WHAT THE EXERCISE ASKS: Find the string "constraint" in the records. Copy each line that has it.

########################################

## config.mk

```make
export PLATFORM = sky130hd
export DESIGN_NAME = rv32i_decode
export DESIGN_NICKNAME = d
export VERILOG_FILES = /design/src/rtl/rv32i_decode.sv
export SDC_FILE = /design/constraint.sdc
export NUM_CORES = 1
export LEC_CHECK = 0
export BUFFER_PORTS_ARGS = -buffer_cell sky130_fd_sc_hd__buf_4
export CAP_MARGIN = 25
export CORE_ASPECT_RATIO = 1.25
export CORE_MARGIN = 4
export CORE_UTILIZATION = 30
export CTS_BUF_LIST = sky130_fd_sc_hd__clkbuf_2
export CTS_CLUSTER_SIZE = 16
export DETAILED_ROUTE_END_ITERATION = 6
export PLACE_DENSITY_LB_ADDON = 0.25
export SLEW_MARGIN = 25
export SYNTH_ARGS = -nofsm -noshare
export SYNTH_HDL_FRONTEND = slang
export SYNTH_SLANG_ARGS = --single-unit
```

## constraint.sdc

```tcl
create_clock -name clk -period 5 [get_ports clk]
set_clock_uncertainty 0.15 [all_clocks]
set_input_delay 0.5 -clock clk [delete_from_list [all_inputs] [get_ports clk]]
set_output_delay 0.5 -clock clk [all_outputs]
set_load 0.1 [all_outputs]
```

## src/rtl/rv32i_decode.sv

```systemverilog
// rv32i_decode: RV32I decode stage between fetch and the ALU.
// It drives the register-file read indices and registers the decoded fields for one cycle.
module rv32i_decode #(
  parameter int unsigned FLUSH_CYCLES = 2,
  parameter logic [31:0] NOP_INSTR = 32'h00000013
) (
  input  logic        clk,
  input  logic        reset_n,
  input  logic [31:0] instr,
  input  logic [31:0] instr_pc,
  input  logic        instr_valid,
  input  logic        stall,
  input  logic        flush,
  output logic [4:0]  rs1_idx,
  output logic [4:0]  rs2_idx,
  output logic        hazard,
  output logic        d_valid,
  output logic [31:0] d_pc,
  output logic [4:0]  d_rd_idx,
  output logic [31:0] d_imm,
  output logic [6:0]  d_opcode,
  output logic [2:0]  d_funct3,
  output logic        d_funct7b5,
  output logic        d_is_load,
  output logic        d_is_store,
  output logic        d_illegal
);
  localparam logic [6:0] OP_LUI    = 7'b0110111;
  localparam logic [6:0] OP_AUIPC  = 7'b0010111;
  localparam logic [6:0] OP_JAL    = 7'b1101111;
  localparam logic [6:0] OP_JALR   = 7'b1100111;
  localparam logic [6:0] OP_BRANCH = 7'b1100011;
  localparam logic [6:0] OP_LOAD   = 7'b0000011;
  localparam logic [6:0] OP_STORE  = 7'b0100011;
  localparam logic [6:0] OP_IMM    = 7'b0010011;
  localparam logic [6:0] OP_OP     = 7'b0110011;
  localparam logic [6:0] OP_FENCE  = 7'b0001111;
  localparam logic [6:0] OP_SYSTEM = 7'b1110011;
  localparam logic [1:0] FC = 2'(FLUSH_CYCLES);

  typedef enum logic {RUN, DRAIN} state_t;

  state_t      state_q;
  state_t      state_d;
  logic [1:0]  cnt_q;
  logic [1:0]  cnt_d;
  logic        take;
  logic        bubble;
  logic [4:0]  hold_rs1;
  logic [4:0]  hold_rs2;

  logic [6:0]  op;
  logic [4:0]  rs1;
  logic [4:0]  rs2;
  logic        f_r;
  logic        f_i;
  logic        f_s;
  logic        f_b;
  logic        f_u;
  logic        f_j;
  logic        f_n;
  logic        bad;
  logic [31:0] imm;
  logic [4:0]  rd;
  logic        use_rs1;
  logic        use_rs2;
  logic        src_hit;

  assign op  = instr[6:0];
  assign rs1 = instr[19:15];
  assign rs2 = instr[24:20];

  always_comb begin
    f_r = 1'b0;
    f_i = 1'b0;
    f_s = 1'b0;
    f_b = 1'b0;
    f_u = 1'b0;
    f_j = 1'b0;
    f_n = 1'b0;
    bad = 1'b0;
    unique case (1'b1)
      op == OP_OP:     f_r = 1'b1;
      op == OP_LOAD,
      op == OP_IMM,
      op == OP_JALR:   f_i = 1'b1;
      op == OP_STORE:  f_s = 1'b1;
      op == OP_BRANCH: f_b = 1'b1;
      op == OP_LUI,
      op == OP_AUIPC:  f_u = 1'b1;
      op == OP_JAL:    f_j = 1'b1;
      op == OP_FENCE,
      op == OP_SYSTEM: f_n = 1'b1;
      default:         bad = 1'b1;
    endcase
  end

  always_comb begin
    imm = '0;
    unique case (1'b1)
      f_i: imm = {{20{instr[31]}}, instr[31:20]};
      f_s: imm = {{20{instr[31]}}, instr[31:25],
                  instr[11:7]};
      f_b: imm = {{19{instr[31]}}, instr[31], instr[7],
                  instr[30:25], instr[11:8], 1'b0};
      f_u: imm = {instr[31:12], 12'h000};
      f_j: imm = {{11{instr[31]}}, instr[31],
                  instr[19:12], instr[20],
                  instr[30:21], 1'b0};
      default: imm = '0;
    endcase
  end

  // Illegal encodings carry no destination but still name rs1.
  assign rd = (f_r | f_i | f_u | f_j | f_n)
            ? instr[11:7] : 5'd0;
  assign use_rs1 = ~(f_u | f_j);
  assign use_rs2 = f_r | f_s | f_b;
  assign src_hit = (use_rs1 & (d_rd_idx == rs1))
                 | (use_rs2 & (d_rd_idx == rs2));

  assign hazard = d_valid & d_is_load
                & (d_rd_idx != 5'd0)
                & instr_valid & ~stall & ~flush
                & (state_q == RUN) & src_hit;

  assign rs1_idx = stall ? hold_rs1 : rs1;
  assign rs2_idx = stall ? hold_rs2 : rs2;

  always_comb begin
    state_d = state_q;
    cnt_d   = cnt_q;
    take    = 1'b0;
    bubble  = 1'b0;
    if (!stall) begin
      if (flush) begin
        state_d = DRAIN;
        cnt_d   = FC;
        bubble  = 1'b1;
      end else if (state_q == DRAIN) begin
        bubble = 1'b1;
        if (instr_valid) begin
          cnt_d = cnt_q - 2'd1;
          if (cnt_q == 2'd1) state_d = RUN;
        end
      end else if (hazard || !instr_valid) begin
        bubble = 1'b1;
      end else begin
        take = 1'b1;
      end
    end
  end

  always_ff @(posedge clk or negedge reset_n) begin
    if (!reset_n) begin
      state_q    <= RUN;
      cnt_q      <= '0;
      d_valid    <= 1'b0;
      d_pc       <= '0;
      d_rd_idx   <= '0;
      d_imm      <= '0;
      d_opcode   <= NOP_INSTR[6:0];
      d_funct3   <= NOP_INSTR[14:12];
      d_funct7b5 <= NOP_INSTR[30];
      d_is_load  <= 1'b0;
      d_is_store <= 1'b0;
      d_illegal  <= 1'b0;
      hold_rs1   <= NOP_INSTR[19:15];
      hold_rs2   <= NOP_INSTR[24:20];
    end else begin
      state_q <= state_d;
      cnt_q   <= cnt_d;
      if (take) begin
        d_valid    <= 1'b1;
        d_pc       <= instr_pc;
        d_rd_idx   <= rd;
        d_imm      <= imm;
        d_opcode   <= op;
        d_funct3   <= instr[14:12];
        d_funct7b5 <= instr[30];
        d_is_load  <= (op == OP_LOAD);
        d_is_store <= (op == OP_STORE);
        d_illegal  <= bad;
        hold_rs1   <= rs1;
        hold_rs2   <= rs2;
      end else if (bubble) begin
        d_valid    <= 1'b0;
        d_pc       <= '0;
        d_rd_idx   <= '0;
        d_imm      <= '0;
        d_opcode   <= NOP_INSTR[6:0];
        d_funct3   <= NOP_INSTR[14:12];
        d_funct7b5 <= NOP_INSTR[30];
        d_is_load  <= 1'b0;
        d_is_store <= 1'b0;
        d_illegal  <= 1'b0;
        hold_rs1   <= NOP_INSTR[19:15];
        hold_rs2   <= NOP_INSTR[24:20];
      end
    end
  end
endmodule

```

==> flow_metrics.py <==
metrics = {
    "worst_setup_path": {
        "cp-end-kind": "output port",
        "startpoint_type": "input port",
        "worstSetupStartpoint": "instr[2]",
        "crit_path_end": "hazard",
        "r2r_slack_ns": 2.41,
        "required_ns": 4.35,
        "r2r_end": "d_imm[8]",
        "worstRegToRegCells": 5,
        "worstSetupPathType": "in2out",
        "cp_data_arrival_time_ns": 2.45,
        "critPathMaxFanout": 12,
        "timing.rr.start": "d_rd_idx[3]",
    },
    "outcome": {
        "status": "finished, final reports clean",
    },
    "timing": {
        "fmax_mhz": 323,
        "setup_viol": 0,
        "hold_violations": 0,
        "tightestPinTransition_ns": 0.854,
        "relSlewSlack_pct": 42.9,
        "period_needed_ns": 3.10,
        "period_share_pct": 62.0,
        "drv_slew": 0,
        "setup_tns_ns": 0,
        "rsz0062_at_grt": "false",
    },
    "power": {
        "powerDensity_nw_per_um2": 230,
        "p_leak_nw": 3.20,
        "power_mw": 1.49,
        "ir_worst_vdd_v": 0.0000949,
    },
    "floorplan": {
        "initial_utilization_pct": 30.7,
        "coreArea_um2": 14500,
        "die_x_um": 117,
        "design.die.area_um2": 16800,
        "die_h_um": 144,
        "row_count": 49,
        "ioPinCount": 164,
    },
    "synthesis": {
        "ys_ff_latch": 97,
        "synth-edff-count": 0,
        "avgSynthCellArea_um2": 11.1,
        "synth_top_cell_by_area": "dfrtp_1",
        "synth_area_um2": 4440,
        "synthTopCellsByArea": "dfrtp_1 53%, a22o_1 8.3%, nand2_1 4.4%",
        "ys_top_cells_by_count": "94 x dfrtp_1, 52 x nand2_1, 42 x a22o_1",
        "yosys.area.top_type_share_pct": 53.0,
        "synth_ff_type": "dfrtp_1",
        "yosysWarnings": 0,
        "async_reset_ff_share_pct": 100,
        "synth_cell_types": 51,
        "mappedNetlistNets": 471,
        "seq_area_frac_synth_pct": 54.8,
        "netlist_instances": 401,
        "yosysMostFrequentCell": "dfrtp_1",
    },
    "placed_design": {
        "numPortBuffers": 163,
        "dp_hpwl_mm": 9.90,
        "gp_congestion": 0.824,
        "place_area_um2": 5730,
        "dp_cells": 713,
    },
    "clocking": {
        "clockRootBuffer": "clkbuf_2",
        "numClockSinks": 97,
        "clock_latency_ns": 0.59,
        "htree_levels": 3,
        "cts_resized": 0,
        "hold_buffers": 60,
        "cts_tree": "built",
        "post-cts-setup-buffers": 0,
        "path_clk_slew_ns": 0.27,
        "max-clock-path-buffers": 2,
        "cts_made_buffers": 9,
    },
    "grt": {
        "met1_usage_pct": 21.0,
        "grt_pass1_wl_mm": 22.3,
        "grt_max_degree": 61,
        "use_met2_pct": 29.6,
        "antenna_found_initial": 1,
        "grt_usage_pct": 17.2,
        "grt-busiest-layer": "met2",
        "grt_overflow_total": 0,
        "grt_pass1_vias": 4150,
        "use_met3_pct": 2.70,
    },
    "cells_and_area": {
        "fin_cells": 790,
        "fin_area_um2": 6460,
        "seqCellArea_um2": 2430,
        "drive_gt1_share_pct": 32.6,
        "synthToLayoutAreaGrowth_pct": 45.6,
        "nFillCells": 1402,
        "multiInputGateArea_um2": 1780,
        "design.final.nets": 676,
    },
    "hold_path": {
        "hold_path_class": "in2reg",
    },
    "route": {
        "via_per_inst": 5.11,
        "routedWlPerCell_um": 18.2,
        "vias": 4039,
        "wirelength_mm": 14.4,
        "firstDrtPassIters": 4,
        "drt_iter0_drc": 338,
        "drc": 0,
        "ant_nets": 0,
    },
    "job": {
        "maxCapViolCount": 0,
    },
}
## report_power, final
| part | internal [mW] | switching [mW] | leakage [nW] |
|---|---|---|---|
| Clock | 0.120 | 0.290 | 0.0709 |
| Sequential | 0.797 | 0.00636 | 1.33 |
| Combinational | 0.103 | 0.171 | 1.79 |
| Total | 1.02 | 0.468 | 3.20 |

########################################

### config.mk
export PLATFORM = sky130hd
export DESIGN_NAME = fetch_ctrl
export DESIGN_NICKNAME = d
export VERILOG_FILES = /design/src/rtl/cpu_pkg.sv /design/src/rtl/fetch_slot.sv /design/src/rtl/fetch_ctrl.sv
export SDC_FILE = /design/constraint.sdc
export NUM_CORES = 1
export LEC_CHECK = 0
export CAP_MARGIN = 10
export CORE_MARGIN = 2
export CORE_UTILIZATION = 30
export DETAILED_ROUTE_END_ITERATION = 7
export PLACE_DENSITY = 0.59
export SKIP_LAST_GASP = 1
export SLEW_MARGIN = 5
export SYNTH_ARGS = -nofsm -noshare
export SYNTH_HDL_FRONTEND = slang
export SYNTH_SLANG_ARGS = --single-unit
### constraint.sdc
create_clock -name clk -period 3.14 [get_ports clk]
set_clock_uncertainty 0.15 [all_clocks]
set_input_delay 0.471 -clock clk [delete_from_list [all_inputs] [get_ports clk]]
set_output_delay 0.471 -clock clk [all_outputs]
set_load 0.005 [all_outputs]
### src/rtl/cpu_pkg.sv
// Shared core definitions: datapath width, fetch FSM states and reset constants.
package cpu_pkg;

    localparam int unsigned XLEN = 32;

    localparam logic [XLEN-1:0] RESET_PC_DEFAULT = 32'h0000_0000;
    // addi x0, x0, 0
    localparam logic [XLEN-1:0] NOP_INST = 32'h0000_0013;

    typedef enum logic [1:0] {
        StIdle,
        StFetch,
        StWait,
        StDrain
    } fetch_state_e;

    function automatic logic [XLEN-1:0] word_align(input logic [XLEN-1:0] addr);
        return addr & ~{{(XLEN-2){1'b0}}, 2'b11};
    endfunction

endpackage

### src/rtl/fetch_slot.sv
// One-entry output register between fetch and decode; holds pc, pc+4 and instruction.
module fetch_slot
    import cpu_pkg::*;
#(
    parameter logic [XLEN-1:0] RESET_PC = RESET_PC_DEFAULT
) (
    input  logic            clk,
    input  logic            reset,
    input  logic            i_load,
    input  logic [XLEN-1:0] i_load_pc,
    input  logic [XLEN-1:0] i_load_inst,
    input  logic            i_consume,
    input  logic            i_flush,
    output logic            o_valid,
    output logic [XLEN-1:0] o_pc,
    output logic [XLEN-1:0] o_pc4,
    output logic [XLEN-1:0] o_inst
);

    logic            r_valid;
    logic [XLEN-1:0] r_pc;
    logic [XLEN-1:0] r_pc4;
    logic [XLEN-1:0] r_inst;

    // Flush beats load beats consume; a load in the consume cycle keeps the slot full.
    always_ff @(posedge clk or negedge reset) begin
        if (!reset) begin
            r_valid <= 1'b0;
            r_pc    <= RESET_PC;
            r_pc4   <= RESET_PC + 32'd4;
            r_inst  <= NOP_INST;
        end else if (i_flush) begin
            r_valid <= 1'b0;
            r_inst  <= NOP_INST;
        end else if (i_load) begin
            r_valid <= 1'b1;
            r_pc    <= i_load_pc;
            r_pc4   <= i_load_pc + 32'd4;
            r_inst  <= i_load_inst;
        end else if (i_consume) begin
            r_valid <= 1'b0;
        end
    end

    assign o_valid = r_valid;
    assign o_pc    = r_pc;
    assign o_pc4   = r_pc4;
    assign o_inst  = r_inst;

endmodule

########################################

ANSWER TO THE PROBLEM:
export SDC_FILE = /design/constraint.sdc
## constraint.sdc
export SDC_FILE = /design/constraint.sdc
### constraint.sdc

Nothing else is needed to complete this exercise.